More Kids Being Killed By Firearms Than Literally Anything Else Now
It used to be car accidents, but cars got safer. Guns did not.
Congratulations, gun nuts! According to a research letter published by the New England Journal of Medicine, children are now being killed by firearms more than anything else, supplanting car accidents, which have been the number one killer of kids for decades now.
The bright side here is that deaths in car accidents have increasingly gone down over the years as car manufacturers have sought to make them safer. The downside is that, as car accidents have gone down, gun violence has gone way up. So have "drug overdoses and accidental poisonings," which are now the third most common cause of death, perhaps because of the surge in accidental poisonings during the pandemic.

Via NEJM:
The previous analysis, which examined data through 2016, showed that firearm-related injuries were second only to motor vehicle crashes (both traffic-related and nontraffic-related) as the leading cause of death among children and adolescents, defined as persons 1 to 19 years of age. Since 2016, that gap has narrowed, and in 2020, firearm-related injuries became the leading cause of death in that age group ( Figure 1 ). From 2019 to 2020, the relative increase in the rate of firearm-related deaths of all types (suicide, homicide, unintentional, and undetermined) among children and adolescents was 29.5% — more than twice as high as the relative increase in the general population. The increase was seen across most demographic characteristics and types of firearm-related death.
Perhaps if we referred to this as an increase in "post-birth abortions," we could get conservatives to care, but probably not.
Patrick Carter, an author of the research letter, explained to NPR, "Firearm deaths we haven't made much progress on, in fact it increased in recent years. And we have had a decrease in motor vehicle deaths."
"We can do the same thing with firearms. We just haven't been able to do that in the same amount of years yet," he continued. "It takes time to figure out what the underlying issues are with the problem and then finding the solutions."
Except the thing is, we can't. We literally cannot do that. Support for gun control is at its lowest point in years, down to 52 percent, and politicians either didn't want to or were too scared to do anything about it when it was a whole lot higher. If this pandemic has taught us anything, it is that a very large percentage of Americans would rather other people die than be inconvenienced in any way.

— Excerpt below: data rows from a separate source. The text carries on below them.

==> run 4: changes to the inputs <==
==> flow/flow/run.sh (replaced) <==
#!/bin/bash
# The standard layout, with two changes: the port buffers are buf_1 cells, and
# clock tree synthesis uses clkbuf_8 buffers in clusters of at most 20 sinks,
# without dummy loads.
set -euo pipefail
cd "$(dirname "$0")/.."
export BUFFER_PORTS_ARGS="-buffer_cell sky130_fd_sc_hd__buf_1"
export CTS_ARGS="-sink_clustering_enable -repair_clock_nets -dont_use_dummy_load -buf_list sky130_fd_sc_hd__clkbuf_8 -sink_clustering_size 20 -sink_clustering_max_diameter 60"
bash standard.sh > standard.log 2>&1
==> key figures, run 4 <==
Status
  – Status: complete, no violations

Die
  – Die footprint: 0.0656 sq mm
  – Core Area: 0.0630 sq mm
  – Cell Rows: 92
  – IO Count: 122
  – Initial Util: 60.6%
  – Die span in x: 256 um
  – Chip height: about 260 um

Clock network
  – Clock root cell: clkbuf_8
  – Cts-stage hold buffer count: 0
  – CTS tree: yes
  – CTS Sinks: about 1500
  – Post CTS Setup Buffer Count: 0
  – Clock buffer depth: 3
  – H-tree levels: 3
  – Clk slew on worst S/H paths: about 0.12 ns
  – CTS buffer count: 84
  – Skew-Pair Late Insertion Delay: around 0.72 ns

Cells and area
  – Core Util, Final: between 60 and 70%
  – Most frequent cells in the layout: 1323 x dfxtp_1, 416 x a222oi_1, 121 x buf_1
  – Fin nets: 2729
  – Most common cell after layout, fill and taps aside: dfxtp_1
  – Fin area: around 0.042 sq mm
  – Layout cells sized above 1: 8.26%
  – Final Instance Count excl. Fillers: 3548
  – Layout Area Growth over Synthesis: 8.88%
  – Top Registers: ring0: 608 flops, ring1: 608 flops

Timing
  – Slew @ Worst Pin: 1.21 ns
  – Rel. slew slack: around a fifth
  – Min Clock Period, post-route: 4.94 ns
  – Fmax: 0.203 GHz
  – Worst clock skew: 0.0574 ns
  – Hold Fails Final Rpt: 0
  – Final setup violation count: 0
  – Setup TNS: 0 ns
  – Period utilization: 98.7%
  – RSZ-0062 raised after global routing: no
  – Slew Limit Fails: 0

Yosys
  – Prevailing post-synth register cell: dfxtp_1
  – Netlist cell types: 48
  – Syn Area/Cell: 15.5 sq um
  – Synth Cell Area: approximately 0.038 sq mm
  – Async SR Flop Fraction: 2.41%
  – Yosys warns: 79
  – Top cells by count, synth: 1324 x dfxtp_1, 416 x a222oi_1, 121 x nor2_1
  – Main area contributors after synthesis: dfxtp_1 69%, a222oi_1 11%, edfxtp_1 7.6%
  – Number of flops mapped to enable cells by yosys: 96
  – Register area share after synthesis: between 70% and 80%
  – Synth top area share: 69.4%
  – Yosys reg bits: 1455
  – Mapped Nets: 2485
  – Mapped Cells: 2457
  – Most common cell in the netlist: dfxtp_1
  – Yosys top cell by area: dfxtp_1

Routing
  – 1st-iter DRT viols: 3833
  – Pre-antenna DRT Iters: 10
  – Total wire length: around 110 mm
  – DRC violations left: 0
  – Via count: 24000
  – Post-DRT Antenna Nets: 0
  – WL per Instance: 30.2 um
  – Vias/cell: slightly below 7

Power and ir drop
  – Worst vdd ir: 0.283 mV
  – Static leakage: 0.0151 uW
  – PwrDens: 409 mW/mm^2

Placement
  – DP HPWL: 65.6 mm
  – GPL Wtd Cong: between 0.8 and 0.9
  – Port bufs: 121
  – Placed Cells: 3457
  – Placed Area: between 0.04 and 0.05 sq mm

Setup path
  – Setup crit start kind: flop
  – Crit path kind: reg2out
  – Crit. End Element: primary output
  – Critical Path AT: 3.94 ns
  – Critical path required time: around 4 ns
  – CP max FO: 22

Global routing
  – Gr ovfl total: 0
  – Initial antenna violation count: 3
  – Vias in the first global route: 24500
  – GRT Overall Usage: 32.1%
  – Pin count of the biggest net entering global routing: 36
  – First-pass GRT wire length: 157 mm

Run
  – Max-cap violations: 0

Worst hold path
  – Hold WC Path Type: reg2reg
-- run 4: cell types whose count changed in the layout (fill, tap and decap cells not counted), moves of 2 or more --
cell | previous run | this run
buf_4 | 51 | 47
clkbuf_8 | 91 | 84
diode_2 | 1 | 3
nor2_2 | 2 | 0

Hell, the CDC has been effectively barred from even studying gun violence since 1996. It did a study showing that (obviously) guns in the home increased people's risk of being murdered by a family member, and that just really hurt the NRA's feelings. The US government felt bad for the NRA and passed the Dickey Amendment, a rule in an appropriations bill requiring that “none of the funds made available for injury prevention and control at the Centers for Disease Control and Prevention may be used to advocate or promote gun control.”
Things are starting to let up a little bit. For the first time since 1996, the CDC was given $25 million in 2020 to study gun deaths and injuries. In 2021, one scientist was even given funding to do a study "underlying the association of firearms availability and vulnerability to suicide," and the CDC has given out a few other grants for gun injury prevention studies. Still, we could have a million studies about how much more likely people are to successfully commit suicide if there is a gun in the home ( eight times higher for men, 35 times higher for women, as of the most recent data), and you will still hear people crying, "You can have my guns when you pry them from my cold dead hands!"
And given those statistics, that literal scenario is not entirely out of the question.
One thing to remember, however, is that many Americans didn't even want safer cars in the beginning. They were particularly upset about having to wear seatbelts, which they felt infringed upon their freedom to fly through their own windshields. It took a long time for people to get used to, and now they very much enjoy not dying in car accidents. So it is possible for people to change their minds on these things, but it takes a good long while. Unsafe At Any Speed came out in 1965, and it wasn't until 1996 that all states but New Hampshire had seatbelt laws (it still does not require drivers or passengers over 18 to wear them).
So people do get used to these things. Very few people today consider "not wearing a seatbelt" to be a glorious expression of their personal freedoms, or even really give a shit. If we had reasonable gun control laws, people would get used to that too, and consider a downturn in school shootings, suicides and intra-family homicides to be as much of a luxury as front and side airbags.